=== Extracted records ===
--- config.mk ---
export PLATFORM = sky130hd
export DESIGN_NAME = uart_tx
export DESIGN_NICKNAME = d
export VERILOG_FILES = /design/src/hw/mips_debug_pkg.sv /design/src/hw/uart_tx.sv
export SDC_FILE = /design/constraint.sdc
export NUM_CORES = 1
export LEC_CHECK = 0
export ABC_AREA = 1
export ABC_CLOCK_PERIOD_IN_PS = 2370
export BUFFER_PORTS_ARGS = -buffer_cell sky130_fd_sc_hd__buf_2
export CAP_MARGIN = 0
export CORE_UTILIZATION = 55
export DETAILED_ROUTE_END_ITERATION = 7
export GPL_ROUTABILITY_DRIVEN = 0
export PLACE_DENSITY = 0.76
export SLEW_MARGIN = 25
export SYNTH_ARGS = -nofsm -noshare
export SYNTH_HDL_FRONTEND = slang
export SYNTH_SLANG_ARGS = --single-unit
--- constraint.sdc ---
create_clock -name i_clock -period 2.37 [get_ports i_clock]
set_input_delay 0.237 -clock i_clock [delete_from_list [all_inputs] [get_ports i_clock]]
set_output_delay 0.237 -clock i_clock [all_outputs]
set_load 0.01 [all_outputs]
--- src/hw/mips_debug_pkg.sv ---
`default_nettype none

package mips_debug_pkg;

  ////////////////////
  // Sizes
  ////////////////////

  localparam int WORD_BITS   = 32; // Instruction word.
  localparam int BYTE_BITS   = 8;  // One UART frame.
  localparam int OPCODE_BITS = 6;  // Opcode field at the word top.

  ////////////////////
  // Host commands
  ////////////////////

  typedef enum logic [BYTE_BITS-1:0] {
    CMD_RESET    = 8'h00, // Soft reset and reload.
    CMD_READY    = 8'h01, // Ready byte, both directions.
    CMD_STEP     = 8'h02, // One instruction.
    CMD_RUN      = 8'h03, // Continuous mode.
    CMD_RUN_STEP = 8'h07  // Step mode.
  } cmd_e;

  ////////////////////
  // State machines
  ////////////////////

  typedef enum logic [2:0] {
    IDLE,
    SOFT_RESET,
    WAIT_HOST_ACK,
    LOAD_PROGRAM,
    WAIT_START,
    RUNNING
  } debug_state_e;

  typedef enum logic [1:0] {
    HOLD,
    READ,
    DELIVER,
    STOPPED
  } fetch_state_e;

endpackage

`default_nettype wire

--- src/hw/uart_tx.sv ---
`timescale 1ns/10ps
`default_nettype none

module uart_tx #(
  parameter int CLOCKS_PER_BIT = 16
) (
  input  wire                                 i_clock,
  input  wire                                 i_reset,
  input  wire                                 i_tx_start,
  input  wire [mips_debug_pkg::BYTE_BITS-1:0] i_tx_data,
  output logic                                o_tx,
  output logic                                o_tx_done
);
  import mips_debug_pkg::*;

  localparam int CNT_BITS = $clog2(CLOCKS_PER_BIT);
  localparam int IDX_BITS = $clog2(BYTE_BITS);
  localparam logic [CNT_BITS-1:0] BIT_END  = CNT_BITS'(CLOCKS_PER_BIT - 1);
  localparam logic [IDX_BITS-1:0] LAST_BIT = IDX_BITS'(BYTE_BITS - 1);

  typedef enum logic [1:0] {
    TX_IDLE,
    TX_START,
    TX_DATA,
    TX_STOP
  } tx_state_e;

  tx_state_e            state;
  logic [CNT_BITS-1:0]  count;
  logic [IDX_BITS-1:0]  bit_idx;
  logic [BYTE_BITS-1:0] shift;
  logic                 bit_end;

  assign bit_end = (count == BIT_END);

  always_ff @(posedge i_clock) begin
    if (!i_reset) begin
      state     <= TX_IDLE;
      count     <= '0;
      bit_idx   <= '0;
      o_tx      <= 1'b1;
      o_tx_done <= 1'b0;
    end else begin
      o_tx_done <= 1'b0;
      case (state)
        TX_IDLE: begin
          count   <= '0;
          bit_idx <= '0;
          if (i_tx_start) begin
            o_tx  <= 1'b0; // Start bit.
            state <= TX_START;
          end
        end
        TX_START: begin
          if (bit_end) begin
            count <= '0;
            o_tx  <= shift[0];
            state <= TX_DATA;
          end else begin
            count <= count + 1'b1;
          end
        end
        TX_DATA: begin
          if (bit_end) begin
            count <= '0;
            if (bit_idx == LAST_BIT) begin
              o_tx  <= 1'b1; // Stop bit.
              state <= TX_STOP;
            end else begin
              o_tx    <= shift[0];
              bit_idx <= bit_idx + 1'b1;
            end
          end else begin
            count <= count + 1'b1;
          end
        end
        TX_STOP: begin
          if (bit_end) begin
            o_tx_done <= 1'b1;
            state     <= TX_IDLE; // Held start sends again.
          end else begin
            count <= count + 1'b1;
          end
        end
        default: state <= TX_IDLE;
      endcase
    end
  end

  always_ff @(posedge i_clock) begin
    if (state == TX_IDLE && i_tx_start) begin
      shift <= i_tx_data; // Latched for the whole frame.
    end else if ((state == TX_START || state == TX_DATA) && bit_end) begin
      shift <= shift >> 1;
    end
  end

endmodule

`default_nettype wire

# Word level (Yosys, flattened, before mapping)
# Index checks and enable logic that the tools add are counted.
# Widths: inputs -> output; s select.
[word_totals]
register_bits = 19
inputBits = 11
output_inout_bits = 2
wordCells = 52
[op_classes]
add_sub_neg = 2
eq_ne = 12
mux = 20
reduce_logical = 12
[ops]
columns = ["operator", "n"]
rows = [
  ["$mux 8", 2],
  ["$ne 2x2->1 const B", 7],
  ["$pmux 4 s3", 1],
  ["$mux 2", 5],
  ["$mux 4", 2],
  ["$pmux 2 s4", 1],
  ["$mux 3", 2],
  ["$pmux 3 s2", 1],
  ["$mux 1", 5],
  ["$reduce_and 5->1", 1],
  ["$add 4x1->4 const B", 1],
  ["$eq 2x2->1 const B", 2],
  ["$eq 4x4->1 const B", 1],
  ["$reduce_and 4->1", 1],
  ["$reduce_bool 2->1", 2],
  ["$add 3x1->3 const B", 1],
  ["$eq 3x3->1 const B", 1],
  ["$pmux 1 s3", 1],
  ["$reduce_and 3->1", 1],
  ["$reduce_bool 3->1", 1],
  ["$eq 2x1->1 const B", 1],
  ["$logic_and 1x1->1", 2],
  ["$logic_not 2->1", 1],
  ["$reduce_and 2->1", 1],
  ["other kinds (2)", 2],
]

# Longest topological paths before layout
# Gate-level depths: netlist of run 1.
[depth]
depth_word = 5
depth_mapped = 9
ltp_nobuf = 9

# Least setup slack after synthesis of run 1
# No wires, ideal clock.
[synth_timing]
path_type = "register to register"
startpoint = "register state[0]"
endpoint = "register shift[0] (enable)"
setup_ns = 0.384
arrival_ns = 1.434
path_slack_ns = 0.552
stages_incl_launch_ff = 5
n_path_buf = 0
period_less_slack_ns = 1.818
path_cell_list = "dfxtp_1 > inv_1 > ha_1 > inv_1 > o21ai_0"
[synth_between]
elab_chain_cells = 4
[synth_lines]
columns = ["item", "line", "text"]
rows = [
  ["start, declared", "uart_tx.sv:28", "tx_state_e state;"],
  ["start signal, assigned", "uart_tx.sv:38", "state <= TX_IDLE;"],
  ["start signal, assigned", "uart_tx.sv:51", "state <= TX_START;"],
  ["start signal, assigned", "uart_tx.sv:58", "state <= TX_DATA;"],
  ["$eq 2x1->1 / $eq 2x2->1 (equally long branches)", "uart_tx.sv:93", "end else if ((state == TX_START || state == TX_DATA) && bit_end) begin"],
  ["$logic_or 1x1->1", "uart_tx.sv:93", ""],
  ["$logic_and 1x1->1", "uart_tx.sv:93", ""],
  ["$reduce_bool 2->1 (no line) *", "n/a", ""],
  ["end signal, assigned", "uart_tx.sv:92", "shift <= i_tx_data;"],
  ["end signal, assigned", "uart_tx.sv:94", "shift <= shift >> 1;"],
  ["end, declared", "uart_tx.sv:31", "logic [BYTE_BITS-1:0] shift;"],
]
# Every way passes the cells marked *; elsewhere a longest branch is shown, timed or not.
# A chain may end at the register's enable or synchronous reset.

# Worst setup path after layout of run 1
[layout_timing]
startpoint = "register state[0]"
endpoint = "register shift[4] (data pin)"
[layout_between]
elab_chain_cells = 3
[layout_lines]
columns = ["item", "line", "text"]
rows = [
  ["$logic_not 2->1", "uart_tx.sv:91", "if (state == TX_IDLE && i_tx_start) begin"],
  ["$logic_and 1x1->1", "uart_tx.sv:91", ""],
  ["$mux 8", "uart_tx.sv:91", ""],
]
# Every way passes these cells.

==> results of run 1 <==
[per-layer routing]
layer  track usage  vias up  share of wire
li1              -      403              -
met1         0.244      329           0.50
met2         0.316       13           0.46
met3        0.0360        2          0.033
met4        0.0727        0          0.010
met5             0        -              0
[state kept, by name (all words and copies together), names as in the netlist]
register,cells
o_tx_done,1
state,2
count,4
shift,8
o_tx,1
bit_idx,3
[cells in the final DEF, fill, tap and decap left out, drive strengths merged]
cell and n:
clkinv 1, o21ai 5, buf 13, mux2 7, inv 18, nand3 8
xor2 1, dfxtp 11, clkbuf 3, o22ai 1, nor2 13, ha 8
xnor2 1, nand2 28, edfxtp 8, a21oi 6
[cell families after synthesis]
kind of cell / after synthesis / synth area share
AO/OA/AOI/OAI: 12 / 0.0678
buffers and inverters: 18 / 0.0666
AND/OR/NAND/NOR: 49 / 0.218
flip-flops: 19 / 0.454
adder cells (fa/ha/maj): 8 / 0.0986
XOR/XNOR: 2 / 0.0173
multiplexers: 7 / 0.0777
[power groups by stage]
stage          clock network [W]  registers (W)  logic, W
2_1_floorplan                  0       0.000472  0.000331
3_3_place_gp                   0       0.000475  0.000407
3_5_place_dp                   0       0.000480  0.000420
4_1_cts                 0.000169       0.000472  0.000425
5_1_grt                 0.000183       0.000477  0.000485
6_report                0.000161       0.000470  0.000422
[per-stage QoR]
stage | cell area [µm²] | std cells
6_report | 1140 | 157
4_1_cts | 1140 | 157
2_1_floorplan | 1010 | 115
5_1_grt | 1140 | 157
3_5_place_dp | 1110 | 153
3_3_place_gp | 1110 | 153
[cell type report]
| class | instances | area, µm² | area share |
|---|---|---|---|
| clock buffers | 3 | 22.5 | 0.0197 |
| clock inverters | 1 | 5.00 | 0.00439 |
| inverters | 18 | 67.6 | 0.0592 |
| multi-input cells | 78 | 487 | 0.427 |
| flip-flops and latches | 19 | 460 | 0.404 |
| well taps | 25 | 31.3 | 0.0274 |
| repair buffers | 13 | 67.6 | 0.0592 |
[worst max-delay path, cell delays in order, from the launching register on]
cell and delay [ps]:
sky130_fd_sc_hd__dfxtp_1 390, sky130_fd_sc_hd__inv_1 90, sky130_fd_sc_hd__ha_1 250, sky130_fd_sc_hd__nand2_2 190, sky130_fd_sc_hd__mux2_2 360
[worst paths after layout]
kind,startpoint,endpoint,slack (ps),depth (start not counted)
worst max-delay path,state[0]$_SDFFE_PN0P_,shift[4]$_DFFE_PP_,840,4
worst min register to register,count[1]$_SDFFE_PN0P_,count[1]$_SDFFE_PN0P_,490,2
worst max register to register,state[0]$_SDFFE_PN0P_,shift[4]$_DFFE_PP_,840,4
worst min-delay path,i_reset,o_tx$_SDFFE_PN1P_,200,2
==> metrics.log, run 1 <==
INFO  metric fillers = about 160
INFO  metric synth_commonest_cells = sky130_fd_sc_hd__nand2_1 (25), sky130_fd_sc_hd__inv_1 (16), sky130_fd_sc_hd__dfxtp_1 (11)
INFO  metric final-hold-violation-count = 0
INFO  metric clock_path_buffers = 2
INFO  metric yosys_warnings = 0
INFO  metric path_class = reg2reg
INFO  metric die_height = 45.0 µm
INFO  metric relSlewSlack = 0.855
INFO  metric numPortBuffers = 12
INFO  metric worst_slack = 842 ps
INFO  metric timing.critical_path.required = ~2400 ps
INFO  metric synth-edff-count = 8
INFO  metric detail_route.drc_violations = 0
INFO  metric min_period = 1530 ps
INFO  metric clk_root_buffer_cell = sky130_fd_sc_hd__clkbuf_4
INFO  metric avgViaCountPerCell = 4.76
INFO  metric power = 0.00105 W
INFO  metric synth-seq-cells = 19
INFO  metric hp-class = in2reg
INFO  metric ioPinCount = 13
INFO  metric timing.final.setup_violations = 0
INFO  metric skew = between 2 and 3 ps
INFO  metric p_leak = roughly 0.53 nW
INFO  metric max_cap_viol_count = 0
INFO  metric reg_power_frac = 0.447
INFO  metric outcome = completed
INFO  metric yosys_most_used_dff = sky130_fd_sc_hd__dfxtp_1
INFO  metric number_of_distinct_standard_cells_referenced_by_the_synthesized_netlist = 18
INFO  metric wl = approximately 1700 µm
INFO  metric antenna_found_initial = 0
INFO  metric yosys-top-cells-area = sky130_fd_sc_hd__edfxtp_1 (24%), sky130_fd_sc_hd__dfxtp_1 (22%), sky130_fd_sc_hd__ha_1 (9.9%)
INFO  metric antennaDiodeCount = 0
INFO  metric rsz0062_at_grt = no
INFO  metric tritoncts_clock_tree = built
INFO  metric post-dp-hpwl = around 1300 µm
INFO  metric layout-drive-gt1-share = 0.265
INFO  metric power.net_switching = between 0.0003 and 0.0004 W
INFO  metric vdd_drop_max = between 0.4 and 0.5 mV
INFO  metric synthToLayoutAreaGrowth = 12.5%
INFO  metric fp-row-count = 15
INFO  metric die_w = around 45 µm
INFO  metric postSynthNetCount = around 130
INFO  metric switching_share = 0.361
INFO  metric clockPowerShare = 0.153
INFO  metric async_flop_share = 0
INFO  metric finish.utilization = 0.661
INFO  metric grt_first_pass_wirelength = ~2800 µm
INFO  metric most_used_standard_cell_by_instance_count_after_synthesis = sky130_fd_sc_hd__nand2_1
INFO  metric synth.yosys.seq_area_share = 0.454
INFO  metric combinational_power_share = 0.401
INFO  metric grt_max_degree = 12
INFO  metric power.density = 923 nW/µm²
INFO  metric fp.dieArea = about 2000 µm²
INFO  metric postRouteAntennaNets = 0
INFO  metric worst_skew_pair.late_latency = around 290 ps
INFO  metric start_util = 0.588
INFO  metric synthDominantCellAreaShare = 0.237
INFO  metric tightest_slew = approximately 220 ps
INFO  metric synth_largest_area_cell = sky130_fd_sc_hd__edfxtp_1
INFO  metric finalMaxSlewViolations = 0
INFO  metric num_vias = about 750
INFO  metric worst-path-max-fanout = 9
INFO  metric hold_bufs_at_cts = 0
INFO  metric final_net_count = between 150 and 200
INFO  metric grt_use_total = 0.190
INFO  metric p_int = just under 0.0007 W
INFO  metric cts-htree-levels = 1
INFO  metric post_synthesis_instance_area = 1010 µm²
INFO  metric post-route-period-util = 0.645
INFO  metric timing.critical_path.to_type = flip-flop
INFO  metric cts_num_sinks = 19
INFO  metric worst_setup_path_start_kind = flip-flop
INFO  metric detailedRoute.firstPassIterationCount = 4
INFO  metric whs = ~200 ps
INFO  metric cts-buffers-inserted = 3
INFO  metric setup_total_negative_slack = 0 ps
INFO  metric post-cts-setup-buffer-count = 0
INFO  metric worstPathArrival = roughly 1600 ps
INFO  metric clk_pin_slew = 110 ps
INFO  metric floorplan.core_area = 1730 µm²
INFO  metric globalRoute.totalOverflow = 0
INFO  metric detailedPlace.worstSlack = around 840 ps
INFO  metric post_synth_inst_count = 115
INFO  metric cts-resized-gates = 0
INFO  metric syn_area_per_cell = ~9 µm²
INFO  metric wl_per_cell = between 10 and 15 µm
INFO  metric detail_route.iter0.violations = 11
INFO  metric number_of_global_route_vias_before_repair = 704
INFO  metric max_freq = about 650 MHz
Power figures use the tool's default switching activity.
==> run 2: changes to the inputs <==
--- a/config.mk
+++ b/config.mk
@@ -5,14 +5,14 @@
 export SDC_FILE = /design/constraint.sdc
 export NUM_CORES = 1
 export LEC_CHECK = 0
-export ABC_AREA = 1
-export ABC_CLOCK_PERIOD_IN_PS = 2370
+export ABC_AREA = 0
+export ABC_CLOCK_PERIOD_IN_PS = 1400
 export BUFFER_PORTS_ARGS = -buffer_cell sky130_fd_sc_hd__buf_2
 export CAP_MARGIN = 0
-export CORE_UTILIZATION = 55
+export CORE_UTILIZATION = 50
 export DETAILED_ROUTE_END_ITERATION = 7
 export GPL_ROUTABILITY_DRIVEN = 0
-export PLACE_DENSITY = 0.76
+export PLACE_DENSITY = 0.73
 export SLEW_MARGIN = 25
 export SYNTH_ARGS = -nofsm -noshare
 export SYNTH_HDL_FRONTEND = slang
==> constraint.sdc (replaced) <==
create_clock -name i_clock -period 1.4 [get_ports i_clock]
set_input_delay 0.14 -clock i_clock [delete_from_list [all_inputs] [get_ports i_clock]]
set_output_delay 0.14 -clock i_clock [all_outputs]
set_load 0.01 [all_outputs]
==> metrics.log, run 2 <==
INFO  metric outcome = completed
INFO  metric combinational_power_share = 0.465 (+0.064)
INFO  metric detailedRoute.firstPassIterationCount = 4 (unchanged)
INFO  metric skew = 1.68 ps (-1.13 ps)
INFO  metric yosys_most_used_dff = sky130_fd_sc_hd__dfxtp_1
INFO  metric switching_share = 0.344 (-0.0169)
INFO  metric antennaDiodeCount = 0 (unchanged)
INFO  metric postRouteAntennaNets = 0 (unchanged)
INFO  metric synth.yosys.seq_area_share = 0.447 (-0.00662)
INFO  metric reg.largest.list = shift: 8 flops, count: 4 flops, bit_idx: 3 flops
INFO  metric grt_first_pass_wirelength = 3400 µm (+22%)
INFO  metric grt_max_degree = 11 (-1)
INFO  metric syn_area_per_cell = 10.7 µm² (+22%)
INFO  metric layout-drive-gt1-share = 0.492 (+0.227)
INFO  metric hp-class = in2reg
INFO  metric final-hold-violation-count = 0 (unchanged)
INFO  metric post-dp-hpwl = 1590 µm (+20%)
INFO  metric worst_setup_path_start_kind = flip-flop
INFO  metric floorplan.core_area = 1940 µm² (+12%)
INFO  metric globalRoute.totalOverflow = 0 (unchanged)
INFO  metric die_w = 47.4 µm (+5.4%)
INFO  metric clockPowerShare = 0.139 (-0.014)
INFO  metric post_synthesis_instance_area = 1030 µm² (+1.5%)
INFO  metric worst_skew_pair.late_latency = 300 ps (about the same)
INFO  metric clk_pin_slew = 110 ps (about the same)
INFO  metric hold_bufs_at_cts = 0 (unchanged)
INFO  metric ioPinCount = 13 (unchanged)
INFO  metric synthDominantCellAreaShare = 0.233 (-0.00345)
INFO  metric power.net_switching = 0.000700 W (+84%)
INFO  metric register_with_the_most_flip_flops = shift
INFO  metric timing.final.setup_violations = 0 (unchanged)
INFO  metric num_vias = 904 (+21%)
INFO  metric finalMaxSlewViolations = 0 (unchanged)
INFO  metric whs = 115 ps (-83.4 ps)
INFO  metric yosys_warnings = 0 (unchanged)
INFO  metric number_of_global_route_vias_before_repair = 819 (+16%)
INFO  metric synthToLayoutAreaGrowth = 44.1%
INFO  metric setup_total_negative_slack = 0 ps (unchanged)
INFO  metric cts_num_sinks = 19 (unchanged)
INFO  metric path_class = reg2reg
INFO  metric relSlewSlack = 0.810 (-0.0452)
INFO  metric most_used_standard_cell_by_instance_count_after_synthesis = sky130_fd_sc_hd__dfxtp_1
INFO  metric max_cap_viol_count = 0 (unchanged)
INFO  metric clk_root_buffer_cell = sky130_fd_sc_hd__clkbuf_4
INFO  metric fp-row-count = 16 (+1)
INFO  metric detailedPlace.worstSlack = -141 ps (-984 ps)
INFO  metric mostFrequentLayoutCell = sky130_fd_sc_hd__buf_4
INFO  metric postSynthNetCount = 115 (-14%)
INFO  metric largest_register_ffs = 8 (unchanged)
INFO  metric min_period = 1390 ps (-135 ps)
INFO  metric synth_commonest_cells = sky130_fd_sc_hd__dfxtp_1 (11), sky130_fd_sc_hd__edfxtp_1 (8), sky130_fd_sc_hd__ha_1 (8)
INFO  metric timing.critical_path.required = 1590 ps (-830 ps)
INFO  metric post-route-period-util = 0.995 (+0.351)
INFO  metric cts-htree-levels = 1 (unchanged)
INFO  metric timing.critical_path.to_type = flip-flop
INFO  metric avgViaCountPerCell = 5.69 (+19%)
INFO  metric fillers = 134 (-18%)
INFO  metric p_leak = 0.578 nW (+8.6%)
INFO  metric yosys-top-cells-area = sky130_fd_sc_hd__edfxtp_1 (23%), sky130_fd_sc_hd__dfxtp_1 (21%), sky130_fd_sc_hd__ha_1 (9.7%)
INFO  metric synth-edff-count = 8 (unchanged)
INFO  metric fp.dieArea = 2240 µm² (+11%)
INFO  metric worst_slack = 6.72 ps (-835 ps)
INFO  metric clock_path_buffers = 2 (unchanged)
INFO  metric tightest_slew = 282 ps (+65.8 ps)
INFO  metric power.density = 1370 nW/µm² (+49%)
INFO  metric synth-seq-cells = 19 (unchanged)
INFO  metric numPortBuffers = 12 (unchanged)
INFO  metric tritoncts_clock_tree = built
INFO  metric synth_largest_area_cell = sky130_fd_sc_hd__edfxtp_1
INFO  metric antenna_found_initial = 0 (unchanged)
INFO  metric wl_per_cell = 15.3 µm (+43%)
INFO  metric number_of_distinct_standard_cells_referenced_by_the_synthesized_netlist = 36 (+18)
INFO  metric async_flop_share = 0 (unchanged)
INFO  metric final_net_count = 152 (unchanged)
INFO  metric die_height = 47.4 µm (+5.4%)
INFO  metric layout_common_cells = sky130_fd_sc_hd__buf_4 (18), sky130_fd_sc_hd__buf_2 (12), sky130_fd_sc_hd__edfxtp_1 (8), sky130_fd_sc_hd__mux2_1 (7), sky130_fd_sc_hd__dfxtp_1 (7)
INFO  metric area_of_the_multi_input_gates = 712 µm² (+46%)
INFO  metric max_freq = 718 MHz (+9.7%)
INFO  metric worstPathArrival = 1590 ps (about the same)
INFO  metric post_synth_inst_count = 96 (-17%)
INFO  metric detail_route.iter0.violations = 17 (+6)
INFO  metric grt_use_total = 0.227 (+0.0372)
INFO  metric vdd_drop_max = 1.11 mV (+130%)
INFO  metric cts-buffers-inserted = 3 (unchanged)
INFO  metric detail_route.drc_violations = 0 (unchanged)
INFO  metric wl = 2430 µm (+45%)
INFO  metric reg_power_frac = 0.395 (-0.052)
INFO  metric regArea = 468 µm² (+1.6%)
INFO  metric p_int = 0.00134 W (+99%)
INFO  metric start_util = 0.530 (-0.0574)
INFO  metric rsz0062_at_grt = yes
INFO  metric worst-path-max-fanout = 6 (-3)
run 2: changes by cell type after synthesis, sizes merged, moves of 3 or more:
cell / change
o211ai: +6
a21oi: -3
o31ai: +3
o21ai: -4
nand2: -24
inv: -14
nand2b: +5
nor2: -8
run 2: path summary, 6_finish.rpt:
kind	slack, ps	endpoint	start	cells after the start
worst max-delay path	7	o_tx$_SDFFE_PN1P_	state[0]$_SDFFE_PN0P_	6
worst min-delay path	110	shift[6]$_DFFE_PP_	i_tx_data[6]	2
worst max register to register	7	o_tx$_SDFFE_PN1P_	state[0]$_SDFFE_PN0P_	6
worst min register to register	530	bit_idx[1]$_SDFFE_PN0P_	bit_idx[1]$_SDFFE_PN0P_	2
run 2: repair_timing:
item / in CTS / in global routing
gates cloned: 1 / 0
buffers inserted: 0 / 3
resized for setup: 17 / 16
endpoints found under the setup margin: 23 / 23
pin swaps: 4 / 9
run 2: critical path: stages, from the launching register on:
cell and delay [ps]:
sky130_fd_sc_hd__dfxtp_2 380, sky130_fd_sc_hd__inv_4 60, sky130_fd_sc_hd__ha_4 170, sky130_fd_sc_hd__buf_4 150, sky130_fd_sc_hd__or3_1 360, sky130_fd_sc_hd__o211ai_1 80
sky130_fd_sc_hd__a32oi_1 70
run 2: final cells by class:
type                            count  area share
Timing Repair Buffer               32       0.153
Sequential cell                    19       0.315
Clock buffer                        4      0.0177
Multi-Input combinational cell     73       0.480
Tap cell                           27      0.0228
Inverter                            4      0.0118
run 2: metrics by stage:
stage	utilization	cells	area [µm²]	total power, W
2_1_floorplan	-	96	1060	0.00126
3_3_place_gp	0.656	151	1270	0.00150
3_5_place_dp	0.656	151	1270	0.00153
4_1_cts	0.709	156	1380	0.00188
5_1_grt	0.764	159	1480	0.00216
6_report	0.764	159	1480	0.00204
run 2: power by group through the flow:
stage	sequential (W)	combinational, W	clock [W]
floorplan	0.000794	0.000462	0
detailed placement	0.000803	0.000729	0
CTS	0.000794	0.000795	0.000291
global placement	0.000797	0.000706	0
finish	0.000806	0.000948	0.000284
global route	0.000821	0.00103	0.000307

=== Try it ===
From the records above, give again exactly the lines running from the line with "synth.yosys.seq_area_share = 0.447 (-0.00662)" to the line with "ps (-83.4 ps)", inclusive.

=== Completed task ===
INFO  metric synth.yosys.seq_area_share = 0.447 (-0.00662)
INFO  metric reg.largest.list = shift: 8 flops, count: 4 flops, bit_idx: 3 flops
INFO  metric grt_first_pass_wirelength = 3400 µm (+22%)
INFO  metric grt_max_degree = 11 (-1)
INFO  metric syn_area_per_cell = 10.7 µm² (+22%)
INFO  metric layout-drive-gt1-share = 0.492 (+0.227)
INFO  metric hp-class = in2reg
INFO  metric final-hold-violation-count = 0 (unchanged)
INFO  metric post-dp-hpwl = 1590 µm (+20%)
INFO  metric worst_setup_path_start_kind = flip-flop
INFO  metric floorplan.core_area = 1940 µm² (+12%)
INFO  metric globalRoute.totalOverflow = 0 (unchanged)
INFO  metric die_w = 47.4 µm (+5.4%)
INFO  metric clockPowerShare = 0.139 (-0.014)
INFO  metric post_synthesis_instance_area = 1030 µm² (+1.5%)
INFO  metric worst_skew_pair.late_latency = 300 ps (about the same)
INFO  metric clk_pin_slew = 110 ps (about the same)
INFO  metric hold_bufs_at_cts = 0 (unchanged)
INFO  metric ioPinCount = 13 (unchanged)
INFO  metric synthDominantCellAreaShare = 0.233 (-0.00345)
INFO  metric power.net_switching = 0.000700 W (+84%)
INFO  metric register_with_the_most_flip_flops = shift
INFO  metric timing.final.setup_violations = 0 (unchanged)
INFO  metric num_vias = 904 (+21%)
INFO  metric finalMaxSlewViolations = 0 (unchanged)
INFO  metric whs = 115 ps (-83.4 ps)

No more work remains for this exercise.